En réalité, l’horizon de 38 milliards d’objets connectés en 2020 n’a rien d’une fatalité, pas plus que n’importe quel horizon présenté comme inéluctable. Je ne m’y connais pas mais enfin, si l’on commençait par ne pas développer ces réseaux qui leur sont dédiés, si l’on n’enclenchait pas les moyens, si l’on se faisait à l’idée que ces petits objets se cognent un jour le nez contre les limites de capacité du réseau… ne se pourrait-il pas alors que nous n’arrivions pas à 38 milliards d’objets connectés en 2020 ? Il s’agit en fin de compte d’un choix de société, comme on dit, à faire en faveur d’une atmosphère qui ne serait pas infestée de nuées de bidules détecteurs, mesureurs, scanneurs, filmeurs, signaleurs…

Est-on réellement excité par le frigo qui envoie un SMS quand on a oublié de le fermer, autant que le sont les industriels qui espèrent nous le vendre ? Pour un objet connecté qui sauvera la vie ou fera du bien, combien seront là pour mesurer notre travail, contrôler nos gestes ? Désire-je vraiment que les objets, les machines, s’échangent et communiquent toujours plus d’informations à mon sujet ? La multiplication à outrance de ces gadgets électroniques – objets connectés et plus généralement mouchards « tech » comme ceux que présente cet article du Dernier Blog – a ceci de particulier que sa malfaisance n’épargnera personne, surtout pas l’objecteur de conscience qui aura cru choisir de s’en passer. Il suffit que son voisin soit par exemple l’un de ces crétins équipés d’une caméra volante, qui trouve amusant de survoler son jardin, puis le quartier et ses habitations. C’est donc pour que ce bonhomme puisse continuer à jouer, à cela et à autre chose, qu’il faudrait « développer les réseaux » ou les capacités de stockage informatique sans mesure.

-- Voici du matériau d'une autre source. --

From an optimization exercise on the open Yosys and OpenROAD flow, aimed at small area and a short achievable clock period; shortcuts taken in it are not production practice. Only simulation tests tie the RTL to the original design; equivalence was not proved. Power is estimated from default activity; no workload was simulated.

$ cat design.v
module capdec_pre (
    input  wire [2:0]   ver,
    input  wire [128:0] cap,
    output wire         mw14,
    output wire         inv,
    output wire         sext,
    output wire         err,
    output wire         internal,
    output wire [5:0]   e_raw,
    output wire         over,
    output wire         sat
);
    assign mw14 = ~ver[2] & ~ver[1];
    assign inv  = ver[2] | (ver[1] & ver[0]);
    assign sext = ver[2];
    assign err  = ver[2] & ver[1];
    wire sat_en = ver[2] & ver[0];
    wire ie_bit = mw14 ? cap[90] : cap[94];
    assign internal = ie_bit ^ inv;
    wire [5:0] e6x   = (mw14 ? {cap[80:78], cap[66:64]} : {cap[82:80], cap[66:64]}) ^ {6{inv}};
    assign e_raw = internal ? e6x : 6'd0;
    assign over  = internal & (mw14 ? (e6x > 6'd52) : (e6x > 6'd50));
    assign sat   = sat_en & internal & (e6x >= 6'd51);
endmodule
module capdec_bounds (
    input  wire         mw14,
    input  wire         inv,
    input  wire         sext,
    input  wire         internal,
    input  wire [5:0]   exp_c,
    input  wire         sat,
    input  wire [128:0] cap,
    output wire [63:0]  base,
    output wire [64:0]  limit,
    output wire [63:0]  repb,
    output wire [64:0]  rept
);
    wire [15:0] bf = mw14 ? {2'b00, cap[77:64]} : cap[79:64];
    wire [13:0] tf = mw14 ? {2'b00, cap[89:78]} : cap[93:80];
    wire full_win = mw14 ? (exp_c > 6'd50) : (exp_c > 6'd48);
    wire [15:0] B   = internal ? {bf[15:3], 3'b000} : bf;
    wire [13:0] Tlo = internal ? {tf[13:3], 3'b000} : tf;
    wire [13:0] b_low = mw14 ? {2'b00, B[11:0]} : B[13:0];
    wire        carry = (Tlo < b_low);
    wire [1:0]  b_top = mw14 ? B[13:12] : B[15:14];
    wire [1:0]  ttop  = b_top + {1'b0, carry} + {1'b0, internal};
    wire [15:0] T     = mw14 ? {2'b00, ttop, Tlo[11:0]} : {ttop, Tlo};
    wire [63:0] a  = sext ? {{8{cap[55]}}, cap[55:0]} : cap[63:0];
    wire [64:0] ax = {1'b0, a};
    wire [65:0] a3v = mw14 ? {13'd0, a[63:11]} : {15'd0, a[63:13]};
    wire [65:0] a3s = a3v >> exp_c;
    wire [2:0]  A3  = a3s[2:0];
    wire [2:0]  B3  = mw14 ? B[13:11] : B[15:13];
    wire [2:0]  T3  = mw14 ? T[13:11] : T[15:13];
    wire [2:0]  R3  = B3 - 3'd1;
    wire aHi = (A3 < R3);
    wire tHi = (T3 < R3);
    wire bz  = (B3 == 3'd0);
    wire eb  = aHi ^ bz;
    wire et  = aHi ^ tHi;
    wire [6:0]  k  = {1'b0, exp_c} + (mw14 ? 7'd14 : 7'd16);
    wire [64:0] hi = {65{1'b1}} << k;
    wire [63:0] p = a | ~hi[63:0];
    wire [63:0] q = ~a | ~hi[63:0];
    wire [63:0] pp [0:6];
    wire [63:0] qq [0:6];
    assign pp[0] = p;
    assign qq[0] = q;
    genvar i, l;
    generate
        for (l = 0; l < 6; l = l + 1) begin : g_lvl
            for (i = 0; i < 64; i = i + 1) begin : g_bit
                if (i & (1 << l)) begin
                    assign pp[l+1][i] = pp[l][i] & pp[l][(i >> l << l) - 1];
                    assign qq[l+1][i] = qq[l][i] & qq[l][(i >> l << l) - 1];
                end else begin
                    assign pp[l+1][i] = pp[l][i];
                    assign qq[l+1][i] = qq[l][i];
                end
            end
        end
    endgenerate
    wire [64:0] c  = {pp[6], 1'b1} & hi;
    wire [64:0] b  = {qq[6], 1'b1} & hi;
    wire [64:0] ah = ax & hi;
    wire [64:0] m  = aHi ? b : c;
    wire guard64 = ~mw14 & (exp_c == 6'd48);
    wire [15:0] B16 = mw14 ? {2'b00, B[13:0]} : B;
    wire [64:0] Bs  = {49'd0, B16 & {16{~sat}}} << exp_c;
    wire [64:0] Ts  = {49'd0, T & {16{~sat}}} << exp_c;
    wire [15:0] R16 = mw14 ? {2'b00, R3, 11'd0} : {R3, 13'd0};
    wire [64:0] Rs  = {49'd0, R16 & {16{~full_win}}} << exp_c;
    wire [64:0] base_p  = (ah ^ ({65{eb}} & m)) | Bs;
    wire [64:0] limit_u = ah ^ ({65{et}} & m);
    wire [64:0] limit_p = {limit_u[64] & ~guard64, limit_u[63:0]} | Ts;
    wire cond = base_p[63] ? ~(limit_p[64] ^ limit_p[63]) : limit_p[64];
    wire flip = inv & (exp_c < 6'd49) & cond;
    assign base  = base_p[63:0];
    assign limit = {(limit_p[64] ^ flip) | sat, limit_p[63:0]};
    assign repb = ah[63:0] ^ ({64{aHi}} & b[63:0]) | Rs[63:0];
    assign rept = {m[64] | full_win, ah[63:0] ^ ({64{~aHi}} & c[63:0]) | Rs[63:0]};
endmodule
module capdec_core (
    input  wire         mw14,
    input  wire         inv,
    input  wire         sext,
    input  wire         err_in,
    input  wire         internal,
    input  wire [5:0]   e_raw,
    input  wire         over,
    input  wire         sat,
    input  wire [128:0] cap,
    output wire         err,
    output wire         tag,
    output wire [17:0]  perms,
    output wire [18:0]  otype,
    output wire         ie,
    output wire [15:0]  bottom,
    output wire [13:0]  top,
    output wire [7:0]   flags,
    output wire [63:0]  value,
    output wire [63:0]  base,
    output wire [64:0]  limit,
    output wire [5:0]   exponent,
    output wire [63:0]  repb,
    output wire [64:0]  rept
);
    assign err      = err_in;
    assign tag      = cap[128];
    assign perms    = cap[127:110];
    assign flags    = cap[63:56];
    assign value    = cap[63:0];
    assign otype    = mw14 ? cap[109:91] : {4'd0, cap[109:95]};
    assign ie       = mw14 ? cap[90] : cap[94];
    assign bottom   = mw14 ? {2'd0, cap[77:64]} : cap[79:64];
    assign top      = mw14 ? {2'd0, cap[89:78]} : cap[93:80];
    wire [5:0] exp_c = over ? (mw14 ? 6'd52 : 6'd50) : e_raw;
    assign exponent = exp_c;
    capdec_bounds u_bounds (
        .mw14(mw14), .inv(inv), .sext(sext), .internal(internal), .exp_c(exp_c), .sat(sat),
        .cap(cap), .base(base), .limit(limit), .repb(repb), .rept(rept));
endmodule
module cap_bounds_decoder (
    input  wire         clk,
    input  wire         rst,
    input  wire         in_valid,
    input  wire [2:0]   in_ver,
    input  wire [128:0] in_cap,
    output reg          out_valid,
    output reg          out_err,
    output reg          out_tag,
    output reg  [17:0]  out_perms,
    output reg  [18:0]  out_otype,
    output reg          out_ie,
    output reg  [15:0]  out_bottom,
    output reg  [13:0]  out_top,
    output reg  [7:0]   out_flags,
    output reg  [63:0]  out_value,
    output reg  [63:0]  out_base,
    output reg  [64:0]  out_limit,
    output reg  [5:0]   out_exponent,
    output reg  [63:0]  out_repb,
    output reg  [64:0]  out_rept
);
    wire       p_mw14, p_inv, p_sext, p_err, p_internal, p_over, p_sat;
    wire [5:0] p_e_raw;
    capdec_pre u_pre (
        .ver(in_ver), .cap(in_cap), .mw14(p_mw14), .inv(p_inv), .sext(p_sext), .err(p_err),
        .internal(p_internal), .e_raw(p_e_raw), .over(p_over), .sat(p_sat));
    reg         s1_valid;
    reg [128:0] s1_cap;
    reg         s1_mw14, s1_inv, s1_sext, s1_err, s1_internal, s1_over, s1_sat;
    reg [5:0]   s1_e_raw;
    always @(posedge clk) begin
        if (rst) s1_valid <= 1'b0;
        else     s1_valid <= in_valid;
        s1_cap      <= in_cap;
        s1_mw14     <= p_mw14;
        s1_inv      <= p_inv;
        s1_sext     <= p_sext;
        s1_err      <= p_err;
        s1_internal <= p_internal;
        s1_sat      <= p_sat;
        s1_e_raw    <= p_e_raw;
        s1_over     <= p_over;
    end
    wire        d_err, d_tag, d_ie;
    wire [17:0] d_perms;
    wire [18:0] d_otype;
    wire [15:0] d_bottom;
    wire [13:0] d_top;
    wire [7:0]  d_flags;
    wire [63:0] d_value, d_base, d_repb;
    wire [64:0] d_limit, d_rept;
    wire [5:0]  d_exponent;
    capdec_core u_core (
        .mw14(s1_mw14), .inv(s1_inv), .sext(s1_sext), .err_in(s1_err),
        .internal(s1_internal), .e_raw(s1_e_raw), .over(s1_over), .sat(s1_sat), .cap(s1_cap),
        .err(d_err), .tag(d_tag), .perms(d_perms), .otype(d_otype), .ie(d_ie),
        .bottom(d_bottom), .top(d_top), .flags(d_flags), .value(d_value),
        .base(d_base), .limit(d_limit), .exponent(d_exponent),
        .repb(d_repb), .rept(d_rept));
    always @(posedge clk) begin
        if (rst) out_valid <= 1'b0;
        else     out_valid <= s1_valid;
        out_err      <= d_err;
        out_tag      <= d_tag;
        out_perms    <= d_perms;
        out_otype    <= d_otype;
        out_ie       <= d_ie;
        out_bottom   <= d_bottom;
        out_top      <= d_top;
        out_flags    <= d_flags;
        out_value    <= d_value;
        out_base     <= d_base;
        out_limit    <= d_limit;
        out_exponent <= d_exponent;
        out_repb     <= d_repb;
        out_rept     <= d_rept;
    end
endmodule
$ cat flow/run.sh
#!/bin/bash
# Layout flow: the standard.sh, with these changes in how the layout is
# made; it is still laid out and signed off at the design's clock period
# and constraints:
#  - synthesis uses flow/synth_area.tcl (see there; registers as standard),
#  - ports are buffered with plain buf_1 cells,
#  - timing repair up to and including CTS aims at a setup margin of
#    19.6 ns; later repair (after global routing) at the default margin.
# Each step's full output is in the log named below and in orfs/logs.
set -uo pipefail
cd "$(dirname "$0")/.."
W=$PWD
export BUFFER_PORTS_ARGS="-buffer_cell sky130_fd_sc_hd__buf_1"
sed "s#SYNTH_SCRIPT=[^ ]*#SYNTH_SCRIPT=$W/flow/synth_area.tcl#" standard.sh > flow_synth.sh
bash flow_synth.sh synth > flow_synth.log 2>&1 || exit 1
SETUP_SLACK_MARGIN=19.6 bash standard.sh cts > flow_to_cts.log 2>&1 || exit 1
bash standard.sh finish > flow_finish.log 2>&1
$ cat flow/synth_area.tcl
# The standard synthesis (synth_recipe.tcl: ORFS synth.tcl without the fsm
# and share passes, then flattened and renamed), with two changes that only
# touch the combinational mapping (flip-flops are mapped exactly as there):
#  - no full/half-adder extraction (ADDER_MAP_FILE empty),
#  - ABC maps with its default script instead of ORFS's speed script.
proc synth {args} { yosys synth -nofsm -noshare {*}$args }
set ::env(ADDER_MAP_FILE) ""
proc abc {args} {
  set keep {}
  set skip 0
  foreach a $args {
    if {$skip} { set skip 0; continue }
    if {$a eq "-script" || $a eq "-D"} { set skip 1; continue }
    lappend keep $a
  }
  yosys abc {*}$keep
}
source $::env(SCRIPTS_DIR)/synth.tcl
# left out here: clear keep_hierarchy, flatten, clean up, hide names made inside functions, write 1_2_yosys.v
$ cat standard.sh
#!/bin/bash
# synth_recipe.tcl (not shown) runs the flow's synth.tcl, then flattens the netlist and writes it again
# the make line also repeats each setting of config.mk as NAME=value (left out here)
make -C /OpenROAD-flow-scripts/flow DESIGN_CONFIG=/design/flow/config.mk WORK_HOME=/design/flow/orfs CLKGATE_MAP_FILE= SYNTH_SCRIPT=/design/flow/synth_recipe.tcl "${@:-finish}"
$ cat config.mk
export PLATFORM = sky130hd
export DESIGN_NAME = cap_bounds_decoder
export DESIGN_NICKNAME = cap_bounds_decoder
export VERILOG_FILES = /design/flow/design.v
export SDC_FILE = /design/flow/constraint.sdc
export NUM_CORES = 4
export LEC_CHECK = 0
export CAP_MARGIN = 20
export CORE_MARGIN = 2
export CORE_UTILIZATION = 55
export CTS_BUF_LIST = sky130_fd_sc_hd__clkbuf_8
export CTS_CLUSTER_SIZE = 30
export SLEW_MARGIN = 20
$ cat constraint.sdc
create_clock -name core_clock -period 26.0 [get_ports {clk}]
set_input_delay 5.2000 -clock core_clock [delete_from_list [all_inputs] [get_ports {clk}]]
set_output_delay 5.2000 -clock core_clock [all_outputs]
set_load 0.01 [all_outputs]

Les objets connectés seront 38 milliards (ou 80 milliards, ou 115 milliards) en 2020. Quels que soient la demande et l’engouement. La planète dût-elle s’y épuiser ! En dépit des semblants de débats qu’on fera mine d’organiser sur les conséquences éthiques du phénomène. Les objets connectés seront des milliards, c’est décidé ! La quincaillerie électronique a ses raisons que la raison ignore.

La Recherche

Auparavant, il y avait les inventeurs. Maintenant il y a les chercheurs.

Edison

L’inventeur était quelqu’un qui dans le cadre de ses activités, ressentait un manque, un besoin, et qui à force d’observation, d’adresse et d’ingéniosité, finissait par créer cette chose dont il avait besoin.

Les chercheurs sont dans un cas bien différent : ce sont des gens armés de connaissances, équipés jusqu’aux dents, qui ont été élevés pour chercher, connaître et découvrir. Une infanterie lancée à la conquête de ce qui n’est pas encore connu, dévouée au défrichement de ce qui n’a pas encore été fait. Par principe la Recherche est jusqu’au-boutiste, payée pour ça, elle ne fait pas de quartiers : elle taillera le mystère jusqu’à ce qu’il n’en reste rien.

Là où l’inventeur est animé d’une motivation personnelle, d’un but égoïste, là où il poursuit l’accomplissement de quelque chose qui doit le servir lui, là où sa recherche a une fin, le chercheur, lui, est désimpliqué, il cherche pour une cause ou une entreprise, entreprend en fonction des moyens qu’on lui alloue. Il bêche sans désir ni besoin, il cherche sans savoir où il veut en venir. Il innove parce qu’il faut innover et parce qu’on le lui demande. Parce qu’il y a du budget et parce que c’est son métier. Parce qu’il faut bien continuer à trouver des choses, n’est-ce pas, il faut bien continuer à innover, innover, innover.

Le chercheur est un inventeur, en somme, mais objectivé, dépossédé de son travail intellectuel. La Recherche est l’Invention, mais à qui l’on a retranché le point de départ spécifiquement humain.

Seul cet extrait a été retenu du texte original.